Кануны
Шрифт:
— На это, товарищ Миронов, отвечу я. — Микулин бодро тряхнул плечом. — Колхоз поначалу дело, конешно, добровольное. А в других местах оно добровольно-принудительное. Дак вот, чтобы нам до этого не доживать, бери ручку да макай в чернило. Подпишемся и покажем пример другим деревням.
— Значит, добровольное, — не унимался Евграф. — Теперь ты, Игнатий, скажи. Скажи, для чего нужен этот колхоз? И кому?

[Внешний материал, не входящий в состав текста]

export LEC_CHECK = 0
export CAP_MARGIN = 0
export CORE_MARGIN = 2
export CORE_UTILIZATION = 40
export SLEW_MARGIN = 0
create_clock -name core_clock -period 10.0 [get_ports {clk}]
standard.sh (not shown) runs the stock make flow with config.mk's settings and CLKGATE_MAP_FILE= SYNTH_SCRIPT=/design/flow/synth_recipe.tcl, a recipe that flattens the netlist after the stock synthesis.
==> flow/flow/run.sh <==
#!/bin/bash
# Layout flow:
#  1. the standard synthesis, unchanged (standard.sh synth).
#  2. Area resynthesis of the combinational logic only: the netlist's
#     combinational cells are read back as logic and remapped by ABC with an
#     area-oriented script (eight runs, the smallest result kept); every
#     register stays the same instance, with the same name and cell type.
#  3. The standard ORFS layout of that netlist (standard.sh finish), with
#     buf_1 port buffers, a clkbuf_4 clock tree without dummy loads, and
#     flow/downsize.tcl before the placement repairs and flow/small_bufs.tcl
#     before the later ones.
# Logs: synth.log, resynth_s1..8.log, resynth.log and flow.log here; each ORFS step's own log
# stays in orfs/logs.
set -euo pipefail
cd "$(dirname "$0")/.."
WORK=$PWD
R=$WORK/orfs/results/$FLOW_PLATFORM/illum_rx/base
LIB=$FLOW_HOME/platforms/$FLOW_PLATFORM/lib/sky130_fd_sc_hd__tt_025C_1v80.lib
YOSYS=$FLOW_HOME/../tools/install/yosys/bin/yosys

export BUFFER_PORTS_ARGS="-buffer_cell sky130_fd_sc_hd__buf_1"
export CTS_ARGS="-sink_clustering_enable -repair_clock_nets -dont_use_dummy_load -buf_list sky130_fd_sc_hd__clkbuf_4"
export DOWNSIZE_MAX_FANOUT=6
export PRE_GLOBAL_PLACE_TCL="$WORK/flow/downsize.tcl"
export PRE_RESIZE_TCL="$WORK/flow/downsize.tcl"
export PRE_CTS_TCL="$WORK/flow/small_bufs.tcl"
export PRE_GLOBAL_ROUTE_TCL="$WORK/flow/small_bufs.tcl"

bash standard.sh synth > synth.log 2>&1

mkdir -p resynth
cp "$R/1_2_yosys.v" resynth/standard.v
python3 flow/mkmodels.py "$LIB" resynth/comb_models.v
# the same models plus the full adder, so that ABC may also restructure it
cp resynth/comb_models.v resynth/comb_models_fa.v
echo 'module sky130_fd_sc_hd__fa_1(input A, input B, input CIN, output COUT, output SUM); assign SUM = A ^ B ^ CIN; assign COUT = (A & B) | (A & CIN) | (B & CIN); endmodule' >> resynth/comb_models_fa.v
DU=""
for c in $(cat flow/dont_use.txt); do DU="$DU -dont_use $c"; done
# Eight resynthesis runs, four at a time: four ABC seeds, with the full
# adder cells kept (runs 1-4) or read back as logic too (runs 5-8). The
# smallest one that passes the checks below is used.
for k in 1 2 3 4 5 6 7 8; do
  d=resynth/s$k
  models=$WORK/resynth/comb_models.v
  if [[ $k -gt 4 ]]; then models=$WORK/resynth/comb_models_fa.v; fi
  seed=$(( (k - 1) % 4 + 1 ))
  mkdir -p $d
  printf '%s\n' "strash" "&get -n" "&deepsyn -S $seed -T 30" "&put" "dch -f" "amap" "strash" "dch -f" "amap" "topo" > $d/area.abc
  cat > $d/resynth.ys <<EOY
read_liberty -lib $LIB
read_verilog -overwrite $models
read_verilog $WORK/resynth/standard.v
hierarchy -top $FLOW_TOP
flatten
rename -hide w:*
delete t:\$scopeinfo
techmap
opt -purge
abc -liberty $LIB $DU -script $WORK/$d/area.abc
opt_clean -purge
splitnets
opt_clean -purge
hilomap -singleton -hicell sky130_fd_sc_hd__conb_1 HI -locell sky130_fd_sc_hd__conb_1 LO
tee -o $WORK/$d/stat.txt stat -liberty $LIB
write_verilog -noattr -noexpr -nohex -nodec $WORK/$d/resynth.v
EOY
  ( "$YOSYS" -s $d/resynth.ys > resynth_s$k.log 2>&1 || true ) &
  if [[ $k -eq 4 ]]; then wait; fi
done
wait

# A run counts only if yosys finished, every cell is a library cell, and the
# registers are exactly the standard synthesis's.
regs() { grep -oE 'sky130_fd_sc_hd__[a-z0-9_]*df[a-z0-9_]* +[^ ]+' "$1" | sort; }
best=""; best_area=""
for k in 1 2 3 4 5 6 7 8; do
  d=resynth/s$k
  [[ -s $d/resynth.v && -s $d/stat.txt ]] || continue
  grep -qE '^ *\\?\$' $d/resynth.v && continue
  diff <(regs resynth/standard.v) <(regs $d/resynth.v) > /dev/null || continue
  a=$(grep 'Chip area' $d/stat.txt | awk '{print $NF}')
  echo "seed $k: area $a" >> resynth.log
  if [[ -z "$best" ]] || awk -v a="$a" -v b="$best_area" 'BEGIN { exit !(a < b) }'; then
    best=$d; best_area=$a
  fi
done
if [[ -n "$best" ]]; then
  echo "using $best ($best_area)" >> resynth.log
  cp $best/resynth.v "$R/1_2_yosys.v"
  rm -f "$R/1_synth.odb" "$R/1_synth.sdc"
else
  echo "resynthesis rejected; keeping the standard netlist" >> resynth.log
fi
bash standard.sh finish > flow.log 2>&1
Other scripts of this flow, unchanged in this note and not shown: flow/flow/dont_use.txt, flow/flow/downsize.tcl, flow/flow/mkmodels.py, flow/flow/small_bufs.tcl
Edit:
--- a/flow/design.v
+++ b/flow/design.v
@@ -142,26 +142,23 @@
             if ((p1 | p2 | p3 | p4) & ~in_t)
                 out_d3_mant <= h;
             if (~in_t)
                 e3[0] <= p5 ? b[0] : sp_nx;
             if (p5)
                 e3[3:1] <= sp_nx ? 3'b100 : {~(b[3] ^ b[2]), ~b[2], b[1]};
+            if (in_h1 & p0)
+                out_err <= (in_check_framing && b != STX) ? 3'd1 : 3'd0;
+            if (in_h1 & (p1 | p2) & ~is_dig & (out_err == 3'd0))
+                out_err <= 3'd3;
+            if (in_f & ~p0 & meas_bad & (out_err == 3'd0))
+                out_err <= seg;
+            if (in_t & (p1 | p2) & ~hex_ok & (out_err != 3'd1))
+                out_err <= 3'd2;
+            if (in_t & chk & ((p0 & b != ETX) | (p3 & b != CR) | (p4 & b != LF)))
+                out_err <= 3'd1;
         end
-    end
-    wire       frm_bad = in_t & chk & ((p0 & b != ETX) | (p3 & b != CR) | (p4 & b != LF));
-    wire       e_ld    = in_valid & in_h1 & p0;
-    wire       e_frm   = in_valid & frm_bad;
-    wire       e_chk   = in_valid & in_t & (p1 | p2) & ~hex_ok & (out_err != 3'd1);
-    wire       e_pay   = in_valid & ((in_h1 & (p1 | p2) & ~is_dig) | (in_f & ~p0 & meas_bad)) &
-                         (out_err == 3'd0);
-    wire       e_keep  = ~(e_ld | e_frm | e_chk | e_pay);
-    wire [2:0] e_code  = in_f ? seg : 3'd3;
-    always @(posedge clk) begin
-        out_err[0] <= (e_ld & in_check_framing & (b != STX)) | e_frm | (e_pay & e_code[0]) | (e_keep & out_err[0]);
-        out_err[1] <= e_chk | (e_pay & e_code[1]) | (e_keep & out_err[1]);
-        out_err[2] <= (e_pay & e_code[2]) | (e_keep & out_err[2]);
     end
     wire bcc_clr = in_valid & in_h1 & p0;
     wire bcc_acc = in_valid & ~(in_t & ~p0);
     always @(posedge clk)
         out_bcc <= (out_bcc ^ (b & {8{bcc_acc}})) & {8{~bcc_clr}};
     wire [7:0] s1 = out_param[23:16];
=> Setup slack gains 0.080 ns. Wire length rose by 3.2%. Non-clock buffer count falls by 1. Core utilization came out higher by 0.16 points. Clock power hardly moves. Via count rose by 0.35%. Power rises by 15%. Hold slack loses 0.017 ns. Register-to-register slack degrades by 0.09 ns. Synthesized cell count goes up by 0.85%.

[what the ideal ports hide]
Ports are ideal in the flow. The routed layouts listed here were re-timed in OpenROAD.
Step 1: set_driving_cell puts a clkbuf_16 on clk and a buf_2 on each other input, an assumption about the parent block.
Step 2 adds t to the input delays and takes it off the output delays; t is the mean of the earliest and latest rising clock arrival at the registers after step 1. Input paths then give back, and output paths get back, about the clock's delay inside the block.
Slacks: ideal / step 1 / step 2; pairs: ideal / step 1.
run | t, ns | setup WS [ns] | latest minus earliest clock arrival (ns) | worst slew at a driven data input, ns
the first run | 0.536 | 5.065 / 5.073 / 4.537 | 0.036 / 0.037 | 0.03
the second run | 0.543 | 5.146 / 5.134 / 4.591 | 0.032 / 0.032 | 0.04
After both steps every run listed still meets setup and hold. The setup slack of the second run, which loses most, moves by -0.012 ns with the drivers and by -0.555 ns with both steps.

— У меня в докладе все было сказано, — брякнул Сопронов. — Ты что, хочешь антисоветский диспут?
— Нет,
— Правый уклон! — крикнул Игнаха. — Все это одне бухаринские реплики!
— Не знаю уж, бухаринские аль сталинские. Знаю только одно, что и лен мы сдаем весь через льняную артель.
— Верно! — послышались голоса сквозь одобрительный шум. — Не дает, вишь, и слова сказать, сразу «реплика».
— А ты скажи, скажи свою реплику.
— Да у его одна реплика: кулак, и крышка.
— Говори, Евграф Анфимович! Слушаем.
— Ну, а кредитка-то? — продолжал Евграф. — Разве кредитка-то против социализму?
— Видать, против, ежели прикрыли! — снова ощерился Сопронов.
— Это когда прикрыли? Ее и не прикрывали. Ну а машинное товарищество? А потребиловка? Да все мужики, все хозяйства поголовно в потребиловке, и взносы не силом платим. Не дай соврать, Николай Николаевич! Ну, вон коммуна у Митьки Усова расползлась, это дело ясное. А ведь маслоартель-то, наоборот, ширится и льняное товарищество. Дак на кой ляд еще какой-то новый колхоз? Разве сепаратор-то новый в Ольховице, да бык, да общая касса — это частная собственность? Вы бы лучше похлопотали, чтобы восстановить молочный пункт и в нашей деревне.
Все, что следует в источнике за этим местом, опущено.